Data Normalization

I have a problem that is challenging to me about fitting coefficient parameter. Here is the problem data (simple example)


The goal is to fit the coefficient parameter (A) about how demand responds to price changes. That is, Demand = C + A*Price + Error.

My point is that, such data cannot be directly used in fitting A, because there are big differences in bases of customer needs and pricing strategy differences for various customers. Herein, such two variations need to be removed by NORMALIZATION before we do regression. The normalization procedure means to put demand and price into the same level. After normalization, the data becomes as below:

Customers________________Normalized Demand________________Normalized Price
C_A_______________________50*(175/50) = 175___________________________2.94
C_A_______________________60*(175/50) = 210___________________________2.76
C_A_______________________40*(175/50) = 140___________________________3.03
C_B_______________________300*(175/300) = 175_________________________2.97
C_B_______________________250*(175/300) = 146_________________________3.08
C_B_______________________350*(175/300) = 204_________________________2.68

In the table, 175 is the overall demand average.

The purpose of the normalization procedure is to remove the variations existed in customer need bases and pricing differences for different customers. However, it still well preserves the sensitivity of prices on demand for each customer, and put them into the same level. We can then do parameter A fitting after normalization.
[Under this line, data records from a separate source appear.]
**src/rtl/sram_ctrl_pkg.sv**
```systemverilog
package sram_ctrl_pkg;

  typedef enum logic [2:0] {
    ST_IDLE,
    ST_RD,
    ST_RREC,
    ST_WR,
    ST_WHOLD
  } st_e;

  typedef struct packed {
    logic ce_n;
    logic oe_n;
    logic we_n;
    logic drive;
  } pins_t;

  function automatic int ns2cyc(int t_ns, int clk_ns);
    int c;
    c = (t_ns + clk_ns - 1) / clk_ns;
    if (c < 1) c = 1;
    return c;
  endfunction

  function automatic int max2(int a, int b);
    return (a > b) ? a : b;
  endfunction

  function automatic int rd_cyc(int t_aa, int t_rc, int clk_ns);
    return max2(ns2cyc(t_aa, clk_ns), ns2cyc(t_rc, clk_ns));
  endfunction

  function automatic int wp_cyc(int t_pwe, int t_sd, int t_aw, int t_sce,
                                int t_wc, int clk_ns);
    int c;
    c = max2(max2(ns2cyc(t_pwe, clk_ns), ns2cyc(t_sd, clk_ns)),
             max2(ns2cyc(t_aw, clk_ns), ns2cyc(t_sce, clk_ns)));
    return max2(c, ns2cyc(t_wc, clk_ns) - 1);
  endfunction

  function automatic pins_t pins_of(st_e s);
    pins_t p;
    case (s)
      ST_RD:    p = '{ce_n: 1'b0, oe_n: 1'b0, we_n: 1'b1, drive: 1'b0};
      ST_WR:    p = '{ce_n: 1'b0, oe_n: 1'b1, we_n: 1'b0, drive: 1'b1};
      ST_WHOLD: p = '{ce_n: 1'b1, oe_n: 1'b1, we_n: 1'b1, drive: 1'b1};
      default:  p = '{ce_n: 1'b1, oe_n: 1'b1, we_n: 1'b1, drive: 1'b0};
    endcase
    return p;
  endfunction

endpackage

```
**src/rtl/sram_ctrl_timer.sv**
```systemverilog
module sram_ctrl_timer #(
  parameter int CNT_W = 2
) (
  input  logic             clk_i,
  input  logic             rst_ni,
  input  logic             load_i,
  input  logic [CNT_W-1:0] load_val_i,
  output logic             expired_o
);
  logic [CNT_W-1:0] cnt_q;

  always_ff @(posedge clk_i or negedge rst_ni) begin
    if (!rst_ni)              cnt_q <= '0;
    else if (load_i)          cnt_q <= load_val_i;
    else if (cnt_q != '0)     cnt_q <= cnt_q - 1'b1;
  end

  assign expired_o = (cnt_q == '0);
endmodule

```
**src/rtl/sram_ctrl_fsm.sv**
```systemverilog
module sram_ctrl_fsm
  import sram_ctrl_pkg::*;
#(
  parameter int C_RD  = 2,
  parameter int C_HZ  = 1,
  parameter int C_WP  = 1,
  parameter int CNT_W = 2
) (
  input  logic             clk_i,
  input  logic             rst_ni,
  input  logic             req_i,
  input  logic             wr_i,
  input  logic             expired_i,
  output st_e              st_d_o,
  output logic             load_o,
  output logic [CNT_W-1:0] load_val_o,
  output logic             accept_o,
  output logic             capture_o,
  output logic             ready_o,
  output logic             done_o
);
  st_e  st_q, st_d;
  logic done_q;

  always_comb begin
    st_d = st_q;
    case (st_q)
      ST_IDLE:  if (req_i) st_d = wr_i ? ST_WR : ST_RD;
      ST_RD:    if (expired_i) st_d = ST_RREC;
      ST_RREC:  if (expired_i) st_d = ST_IDLE;
      ST_WR:    if (expired_i) st_d = ST_WHOLD;
      ST_WHOLD: st_d = ST_IDLE;
      default:  st_d = ST_IDLE;
    endcase
  end

  always_comb begin
    case (st_d)
      ST_RD:   load_val_o = CNT_W'(C_RD - 1);
      ST_RREC: load_val_o = CNT_W'(C_HZ - 1);
      ST_WR:   load_val_o = CNT_W'(C_WP - 1);
      default: load_val_o = '0;
    endcase
  end

  assign load_o    = (st_d != st_q);
  assign accept_o  = (st_q == ST_IDLE) && req_i;
  assign capture_o = (st_q == ST_RD) && expired_i;
  assign ready_o   = (st_q == ST_IDLE);
  assign st_d_o    = st_d;
  assign done_o    = done_q;

  always_ff @(posedge clk_i or negedge rst_ni) begin
    if (!rst_ni) begin
      st_q   <= ST_IDLE;
      done_q <= 1'b0;
    end else begin
      st_q   <= st_d;
      done_q <= (st_q != ST_IDLE) && (st_d == ST_IDLE);
    end
  end
endmodule

```
**src/rtl/sram_ctrl_datapath.sv**
```systemverilog
module sram_ctrl_datapath
  import sram_ctrl_pkg::*;
#(
  parameter int ADDR_W = 18,
  parameter int DATA_W = 8
) (
  input  logic              clk_i,
  input  logic              rst_ni,
  input  st_e               st_d_i,
  input  logic              accept_i,
  input  logic              capture_i,
  input  logic [ADDR_W-1:0] addr_i,
  input  logic [DATA_W-1:0] wdata_i,
  input  logic [DATA_W-1:0] dq_i,
  output logic [DATA_W-1:0] rdata_o,
  output logic              ce_no,
  output logic              oe_no,
  output logic              we_no,
  output logic [ADDR_W-1:0] addr_o,
  output logic [DATA_W-1:0] dq_o,
  output logic              dq_oe_o
);
  pins_t             pins_q;
  logic [ADDR_W-1:0] addr_q;
  logic [DATA_W-1:0] wdata_q, rdata_q;

  // pins registered from the next state so they change glitch-free at the edge
  always_ff @(posedge clk_i or negedge rst_ni) begin
    if (!rst_ni) pins_q <= pins_of(ST_IDLE);
    else         pins_q <= pins_of(st_d_i);
  end

  always_ff @(posedge clk_i or negedge rst_ni) begin
    if (!rst_ni) begin
      addr_q  <= '0;
      wdata_q <= '0;
    end else if (accept_i) begin
      addr_q  <= addr_i;
      wdata_q <= wdata_i;
    end
  end

  always_ff @(posedge clk_i or negedge rst_ni) begin
    if (!rst_ni)        rdata_q <= '0;
    else if (capture_i) rdata_q <= dq_i;
  end

  assign ce_no   = pins_q.ce_n;
  assign oe_no   = pins_q.oe_n;
  assign we_no   = pins_q.we_n;
  assign dq_oe_o = pins_q.drive;
  assign addr_o  = addr_q;
  assign dq_o    = wdata_q;
  assign rdata_o = rdata_q;
endmodule

```
**src/rtl/sram_async_ctrl.sv**
```systemverilog
module sram_async_ctrl
  import sram_ctrl_pkg::*;
#(
  parameter int ADDR_W        = 18,
  parameter int DATA_W        = 8,
  parameter int CLK_PERIOD_NS = 10,
  parameter int T_AA_NS       = 15,
  parameter int T_RC_NS       = 15,
  parameter int T_WC_NS       = 15,
  parameter int T_PWE_NS      = 10,
  parameter int T_SD_NS       = 7,
  parameter int T_AW_NS       = 10,
  parameter int T_SCE_NS      = 10,
  parameter int T_HZ_NS       = 6
) (
  input  logic              clk_i,
  input  logic              rst_ni,
  input  logic              req_i,
  input  logic              wr_i,
  input  logic [ADDR_W-1:0] addr_i,
  input  logic [DATA_W-1:0] wdata_i,
  output logic              ready_o,
  output logic              done_o,
  output logic [DATA_W-1:0] rdata_o,
  output logic              sram_ce_no,
  output logic              sram_oe_no,
  output logic              sram_we_no,
  output logic [ADDR_W-1:0] sram_addr_o,
  output logic [DATA_W-1:0] sram_dq_o,
  output logic              sram_dq_oe_o,
  input  logic [DATA_W-1:0] sram_dq_i
);
  localparam int C_RD  = rd_cyc(T_AA_NS, T_RC_NS, CLK_PERIOD_NS);
  localparam int C_HZ  = ns2cyc(T_HZ_NS, CLK_PERIOD_NS);
  localparam int C_WP  = wp_cyc(T_PWE_NS, T_SD_NS, T_AW_NS, T_SCE_NS,
                                T_WC_NS, CLK_PERIOD_NS);
  localparam int C_MAX = max2(max2(C_RD, C_WP), C_HZ);
  localparam int CNT_W = $clog2(C_MAX + 1);

  st_e              st_d;
  logic             load, expired, accept, capture;
  logic [CNT_W-1:0] load_val;

  sram_ctrl_fsm #(
    .C_RD (C_RD),
    .C_HZ (C_HZ),
    .C_WP (C_WP),
    .CNT_W(CNT_W)
  ) fsm_i (
    .clk_i     (clk_i),
    .rst_ni    (rst_ni),
    .req_i     (req_i),
    .wr_i      (wr_i),
    .expired_i (expired),
    .st_d_o    (st_d),
    .load_o    (load),
    .load_val_o(load_val),
    .accept_o  (accept),
    .capture_o (capture),
    .ready_o   (ready_o),
    .done_o    (done_o)
  );

  sram_ctrl_timer #(.CNT_W(CNT_W)) timer_i (
    .clk_i     (clk_i),
    .rst_ni    (rst_ni),
    .load_i    (load),
    .load_val_i(load_val),
    .expired_o (expired)
  );

  sram_ctrl_datapath #(
    .ADDR_W(ADDR_W),
    .DATA_W(DATA_W)
  ) dp_i (
    .clk_i    (clk_i),
    .rst_ni   (rst_ni),
    .st_d_i   (st_d),
    .accept_i (accept),
    .capture_i(capture),
    .addr_i   (addr_i),
    .wdata_i  (wdata_i),
    .dq_i     (sram_dq_i),
    .rdata_o  (rdata_o),
    .ce_no    (sram_ce_no),
    .oe_no    (sram_oe_no),
    .we_no    (sram_we_no),
    .addr_o   (sram_addr_o),
    .dq_o     (sram_dq_o),
    .dq_oe_o  (sram_dq_oe_o)
  );
endmodule

```
**config.mk**
```make
export PLATFORM = sky130hd
export DESIGN_NAME = sram_async_ctrl
export DESIGN_NICKNAME = d
export VERILOG_FILES = /design/src/rtl/sram_ctrl_pkg.sv /design/src/rtl/sram_ctrl_timer.sv /design/src/rtl/sram_ctrl_fsm.sv /design/src/rtl/sram_ctrl_datapath.sv /design/src/rtl/sram_async_ctrl.sv
export SDC_FILE = /design/constraint.sdc
export NUM_CORES = 1
export LEC_CHECK = 0
export BUFFER_PORTS_ARGS = -buffer_cell sky130_fd_sc_hd__buf_2
export CAP_MARGIN = 20
export CORE_MARGIN = 4
export CORE_UTILIZATION = 45
export CTS_CLUSTER_DIAMETER = 120
export DETAILED_ROUTE_END_ITERATION = 10
export PLACE_DENSITY = 0.86
export SLEW_MARGIN = 15
export SYNTH_ARGS = -nofsm -noshare
export SYNTH_HDL_FRONTEND = slang
export SYNTH_HIERARCHICAL = 1
export SYNTH_SLANG_ARGS = --single-unit
```
**constraint.sdc**
```tcl
create_clock -name clk_i -period 1.75 [get_ports clk_i]
set_clock_uncertainty 0.05 [all_clocks]
set_input_delay 0.175 -clock clk_i [delete_from_list [all_inputs] [get_ports clk_i]]
set_output_delay 0.175 -clock clk_i [all_outputs]
set_load 0.005 [all_outputs]
```
==> results.cfg, run 1 <==
[clocking]
worstSkewPairLatency_ps = 290
clock_sinks = 44
cts_tree = yes
cts.path.max_buffers = 2
clk_pin_slew_worst_paths_ps = 90
cts-root-buf = clkbuf_8
cts_buffers = 5
cts_htree_levels = 2
post_cts_buffers = 0

[global_routing]
first_global_vias = 1322
grtUsageTotal_pct = 15.5
grt_max_degree = 27
antenna_found_initial = 0
grt_pass1_wl_mm = 6.18
grt_overflow_total = 0

[timing]
setup_viol = 0
max_slew.worst_pin.slew_ps = 524
period_needed_ps = 1630
finalHoldViolCount = 0
clock.fmax_ghz = 0.612
timing.final.crit_share_pct = 93.4
worst_slack_ps = 116
slew_headroom_pct = 65.1
drv_slew = 0

[logic_synthesis]
synthCells = 118
synth.distinct_cells = 29
synth_top_area_cell = dfrtp_1
synth.net_count = 157
synth_area_per_cell_um2 = 15.7
ys.flop_type = dfrtp_1
yosysTopAreaCellShare_pct = 55.4
ys_top_cells_by_area = dfrtp_1 (55%), mux2_4 (16%), mux2_2 (8.5%)
yosysMostFrequentCell = dfrtp_1
synth-seq-cells = 44
seq_area_frac_synth_pct = 59.6
synth_warnings = 6
async_flop_share_pct = 100
synth-edff-count = 0
synth_commonest_cells = dfrtp_1 (41), mux2_4 (20), mux2_2 (14)
netlist_area_mm2 = 0.00185

[layout]
fillers = 325
diodes = 0
multiInputGateArea_um2 = 672
layout.nets = 245
ff_latch_area_mm2 = 0.00110
fin_cells = 257
syn_to_final_growth_pct = 31.5
layout-drive-gt1-share_pct = 65.2
final_core_util_pct = 60.9

[die]
ios = 78
core_area_mm2 = 0.00400
die_area_mm2 = 0.00521
fp.dieW_um = 72.2
initial_core_util_pct = 46.3
num_rows = 23
fp.dieH_um = 72.2

[route]
highest_layer = met4
wl_met3_um = 178
drt_iter0_drc = 42
wl_met2_mm = 2.13
routed-via-count = 1236
first_pass_iters = 4
m1WireLength_mm = 1.44
drc = 0
drt-wirelength-per-cell_um = 14.7
routed_via_density = 4.81
routed_wl_mm = 3.79
antenna_left = 0

[worst_hold_path]
hold_class = input port to flip-flop

[placed_design]
dpl_worst_slack_ps = 42.1
place.gp.congestion = 0.774
port-buffer-count = 77
placed_cells = 248
place.detailed.hpwl_mm = 2.88

[run_status]
outcome = finished clean

[setup_path]
cp.arrival_ps = 1760
path_max_fanout = 6
crit_path_end_kind = flip-flop
cp.required_ps = 1880
worstSetupStartpointType = flip-flop
ff2ff_setup_slack_ps = 120
worstSetupPathType = flip-flop to flip-flop

[pwr]
ir_drop_mv = 0.995
cellPowerDensity_mw_per_mm2 = 1810
finalPower_w = 0.00442
power.leakage_nw = 1.22

[job]
maxCapViolCount = 0
final timing paths:
check,end,cells past startpoint,startpoint
max reg2reg,dp_i/dq_oe_o,6,timer_i/cnt_q[0]
max in group asynchronous,dp_i/oe_no,3,rst_ni
min,dp_i/addr_o[6],2,addr_i[6]
min in group asynchronous,dp_i/addr_o[6],2,rst_ni
min reg2reg,dp_i/addr_o[15],1,dp_i/addr_o[15]
max,dp_i/dq_oe_o,6,timer_i/cnt_q[0]
metrics by stage:
step	instance area [um^2]	setup TNS, ps	hold WS (ps)
2_1_floorplan	1850	0	-171
6_report	2440	0	56.3
4_1_cts	2430	0	45.5
5_1_grt	2440	-1.69	44.5
3_3_place_gp	2320	0	125
3_5_place_dp	2320	0	135
cell type report:
| cell class | instances | area share (%) |
|---|---|---|
| tap | 50 | 2.57 |
| sequential | 44 | 45.4 |
| clock buffer | 6 | 3.39 |
| timing repair buffer | 87 | 20.0 |
| multi-input combinational | 65 | 27.6 |
| clock inverter | 2 | 0.616 |
| inverter | 3 | 0.462 |
layout by cell type, fill, tap and decap left out, types with 2 or more instances in the layout:
cell type	synthesis	final
a21oi_1	2	2
and2_1	2	2
buf_12	2	2
buf_2	1	77
buf_4	1	7
clkbuf_8	0	6
clkinvlp_4	0	2
dfrtp_1	41	41
dfstp_2	3	3
inv_1	3	3
mux2_2	14	14
mux2_4	20	20
nand2_1	4	4
nand3b_1	2	2
nor2_1	2	2
o21ai_0	2	2
or2b_1	2	2
or3b_1	2	2
sequential cells by signal, indices dropped and copies added (netlist names):
name,count
dp_i/addr_o,18
dp_i/ce_no,1
dp_i/dq_o,8
dp_i/dq_oe_o,1
dp_i/oe_no,1
dp_i/rdata_o,8
dp_i/we_no,1
fsm_i/done_o,1
fsm_i/st_q,3
timer_i/cnt_q,2
power breakdown:
part / switching, W / internal (W) / leakage [nW] / total [W]
registers: 0.000243 / 0.00154 / 0.523 / 0.00178
clock network: 0.000330 / 0.000319 / 0.0434 / 0.000649
logic: 0.000793 / 0.00119 / 0.652 / 0.00199
routing by layer:
layer	GRT usage (%)	up-vias
met2	27.7	29
met1	17.7	624
met5	0	-
met4	5.43	0
li1	-	578
met3	4.43	5
cells by family after synthesis:
| group | count (synthesis) | synth area share, % |
|---|---|---|
| buffers and inverters | 9 | 4.66 |
| muxes | 34 | 24.7 |
| DFF | 44 | 59.6 |
| xor gates and xnor gates | 1 | 0.473 |
| other | 1 | 0.202 |
| AOI/OAI and AO/OA | 9 | 3.58 |
| adders and majority gates | 1 | 0.675 |
| and+or+nand+nor | 19 | 6.08 |
critical path: stages (launching register included):
cell and delay [ps]:
dfrtp_1 400, inv_1 70, ha_2 210, nand2_1 100
nor3b_1 340, nor2b_2 120, a22o_1 250
timing repair:
| item | 4_1_cts | 5_1_grt |
|---|---|---|
| hold endpoints to repair | 22 | 0 |
| endpoints found under the setup margin | 0 | 12 |
| resized for setup | 0 | 3 |
| hold buffers | 1 | 0 |
Note: power is estimated with default switching activity, not from simulation.
==> inputs of run 2 (changes only) <==
- ABC_AREA: not set -> 1
- PLACE_DENSITY: 0.86 -> 0.85
==> results.cfg, run 2 <==
[logic_synthesis]
synth.net_count = 255
synthCells = 216
synth_xor_area_share_pct = 0
async_flop_share_pct = 100
synth-seq-cells = 44
synth_warnings = 6
synthSimpleGateAreaFrac_pct = 16.0
synth.mux.area_fraction_pct = 0
synth-edff-count = 0
synth-compound-area-share_pct = 13.9
ys_top_cells_by_area = dfrtp_1 (51%), o21ai_2 (10%), nand2_1 (10%)
post_synth_fa_ha_maj_area_fraction_pct = 0.622
synth_commonest_cells = nand2_1 (54), inv_1 (48), dfrtp_1 (41)
yosysMostFrequentCell = nand2_1
netlist_area_mm2 = 0.00201
seq_area_frac_synth_pct = 54.9
synth.distinct_cells = 20
synth_top_family_by_area = simple AND/OR/NAND/NOR gates
synth_top_area_cell = dfrtp_1
yosysTopAreaCellShare_pct = 51.0
ys.flop_type = dfrtp_1
synth_area_per_cell_um2 = 9.32

[global_routing]
grtUsageTotal_pct = 14.4
grt_overflow_total = 0
antenna_found_initial = 0
grt_pass1_wl_mm = 6.17
grt_max_degree = 53
first_global_vias = 1463

[setup_path]
crit_chain = inv_2 > ha_4 > nand2_1 > inv_1 > nand2_2 > nand2_2 > inv_2 > nand3_1 > nand3_2 > inv_2 > nand2_1 > nand2_1 > nand2_1
cp.required_ps = 1890
r2r_start = timer_i/cnt_q[0]
cp.arrival_ps = 1760
cpMostUsedCell = nand2_1
r2r_end = timer_i/cnt_q[1]
crit_path_end_kind = flip-flop
max_stage_delay_ps = 410
ff2ff_path_depth = 13
path_max_fanout = 6
ff2ff_setup_slack_ps = 130
worstSetupPathType = flip-flop to flip-flop
worstSetupStartpointType = flip-flop
crit_slowest_cell = dfrtp_1

[die]
fp.dieH_um = 74.9
die_area_mm2 = 0.00561
num_rows = 24
ios = 78
core_area_mm2 = 0.00435
initial_core_util_pct = 46.2
fp.dieW_um = 74.9

[timing]
clock.fmax_ghz = 0.617
period_needed_ps = 1620
fin_hold_ws_ps = 27.4
rsz0062_at_grt = false
drv_slew = 0
setup_viol = 0
timing.final.crit_share_pct = 92.6
finalHoldViolCount = 0

[clocking]
worstSkewPairLatency_ps = 290
cts_tree = yes
cts.path.max_buffers = 2
cts-root-buf = clkbuf_8
clock_sinks = 44
clk_pin_slew_worst_paths_ps = 80
cts_htree_levels = 2
cts_buffers = 5
post_cts_buffers = 0

[layout]
final_common_cell = buf_2
largest_register_ffs = 18
layout-drive-gt1-share_pct = 43.9
layout_common_cells = buf_2 (77), nand2_1 (54), inv_1 (45), dfrtp_1 (41), o21ai_2 (24)
syn_to_final_growth_pct = 26.7
final_core_util_pct = 58.6
diodes = 0
layout.nets = 334

[pwr]
internal_power_w = 0.00286
clkPwrFrac_pct = 17.6
seqPwrFrac_pct = 38.3
cellPowerDensity_mw_per_mm2 = 1810
p_switching_w = 0.00177
p_sw_share_pct = 38.2
comb_power_share_pct = 44.1
power.leakage_nw = 1.40
ir_drop_mv = 0.868

[route]
routed-via-count = 1581
routed_wl_mm = 3.97
drt_iter0_drc = 44
antenna_left = 0
routed_via_density = 4.54
drc = 0
first_pass_iters = 4
drt-wirelength-per-cell_um = 11.4

[run_status]
outcome = finished clean

[placed_design]
place.detailed.hpwl_mm = 2.84
port-buffer-count = 77
place.gp.congestion = 0.766

[worst_hold_path]
holdPathStages = 3
min_to = dp_i/rdata_o[6]
hp-start = sram_dq_i[6]
hold_class = input port to flip-flop

[job]
maxCapViolCount = 0
==> run 2: cell types whose count changed in the layout (fill, tap and decap cells not counted), sizes merged, moves of 3 or more <==
cell / previous run / this run
nand2: 4 / 60
inv: 3 / 50
o21ai: 2 / 38
mux2: 34 / 0
buf: 86 / 79
nand3: 0 / 7
nor2: 2 / 5
==> run 2: stage by stage <==
| step | worst slack, ps | std cells | power (W) | cell area (um^2) | setup TNS [ps] |
|---|---|---|---|---|---|
| 6_report | 129 | 348 | 0.00463 | 2550 | 0 |
| 5_1_grt | 2.80 | 348 | 0.00503 | 2550 | 0 |
| 4_1_cts | 5.54 | 348 | 0.00463 | 2530 | 0 |
| 3_5_place_dp | -8.18 | 339 | 0.00379 | 2400 | -8.18 |
| 3_3_place_gp | 163 | 339 | 0.00368 | 2400 | 0 |
| 2_1_floorplan | 234 | 216 | 0.00315 | 2010 | 0 |
==> run 2: timing repair <==
| item | 4_1_cts | 5_1_grt |
|---|---|---|
| endpoints found under the hold margin | 41 | 0 |
| setup endpoints to repair | 2 | 3 |
| hold buffers | 1 | 0 |
| gates cloned | 0 | 0 |
| gates resized for setup | 1 | 4 |
==> run 2: power by group through the flow <==
stage / sequential, W / clock [W] / combinational, W
finish: 0.00177 / 0.000812 / 0.00204
global route: 0.00182 / 0.000884 / 0.00232
CTS: 0.00177 / 0.000837 / 0.00203
detailed placement: 0.00178 / 0 / 0.00201
global placement: 0.00177 / 0 / 0.00191
floorplan: 0.00182 / 0 / 0.00133
==> run 2: worst max-delay path: cells and delay by family, from the launching register on <==
family,cells,cell delay [ps]
buffers and inverters,4,290
DFF,1,410
and+or+nand+nor,8,580
adders and majority gates,1,170
==> run 2: layout make-up <==
| type | instances | area (um^2) |
|---|---|---|
| Clock buffer | 6 | 82.6 |
| Clock inverter | 2 | 38.8 |
| Fill cell | 387 | 1800 |
| Inverter | 50 | 188 |
| Multi-Input combinational cell | 114 | 636 |
| Sequential cell | 44 | 1100 |
| Tap cell | 52 | 65.1 |
| Timing Repair Buffer | 80 | 435 |
==> run 2: kinds of logic (layout without fill, tap and decap cells) <==
group                      count (synthesis)  count (layout)
adders and majority gates                  1               1
buffers and inverters                     58             138
other                                      1               1
AOI/OAI and AO/OA                         38              38
and+or+nand+nor                           74              74
DFF                                       44              44
==> run 2: per-layer routing <==
layer / vias to the layer above / wire length [um] / global-route usage (%)
li1: 811 / - / -
met1: 704 / 1650 / 16.9
met2: 61 / 1840 / 24.6
met3: 5 / 443 / 5.47
met4: 0 / 36 / 4.15
met5: - / 0 / 0
==> run 2: how the worst max path moves through the flow <==
stage	from	to
floorplan	timer_i/cnt_q[0]	timer_i/cnt_q[0]
global placement	timer_i/cnt_q[0]	timer_i/cnt_q[0]
detailed placement	timer_i/cnt_q[0]	timer_i/cnt_q[1]
CTS	timer_i/cnt_q[0]	timer_i/cnt_q[1]
global route	timer_i/cnt_q[0]	timer_i/cnt_q[0]
finish	timer_i/cnt_q[0]	timer_i/cnt_q[1]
My question to you is that: Do you think whether this method is statistically valid? If not, do you know any existing statistical method to handle such data issue? Appreciate your help for this.
Last edited:


TS Contributor
one method you could use instead of the normalitation, would be to define price classes . So, all prices in the range of 20-100 would be in class C1 Prices in range 200-500 in range C2 etc. Using a class dummy variable you could model the different baselines and if you add interaction terms of the class and demand variables then even (possibly) different reaction in different price classe to a change in demand.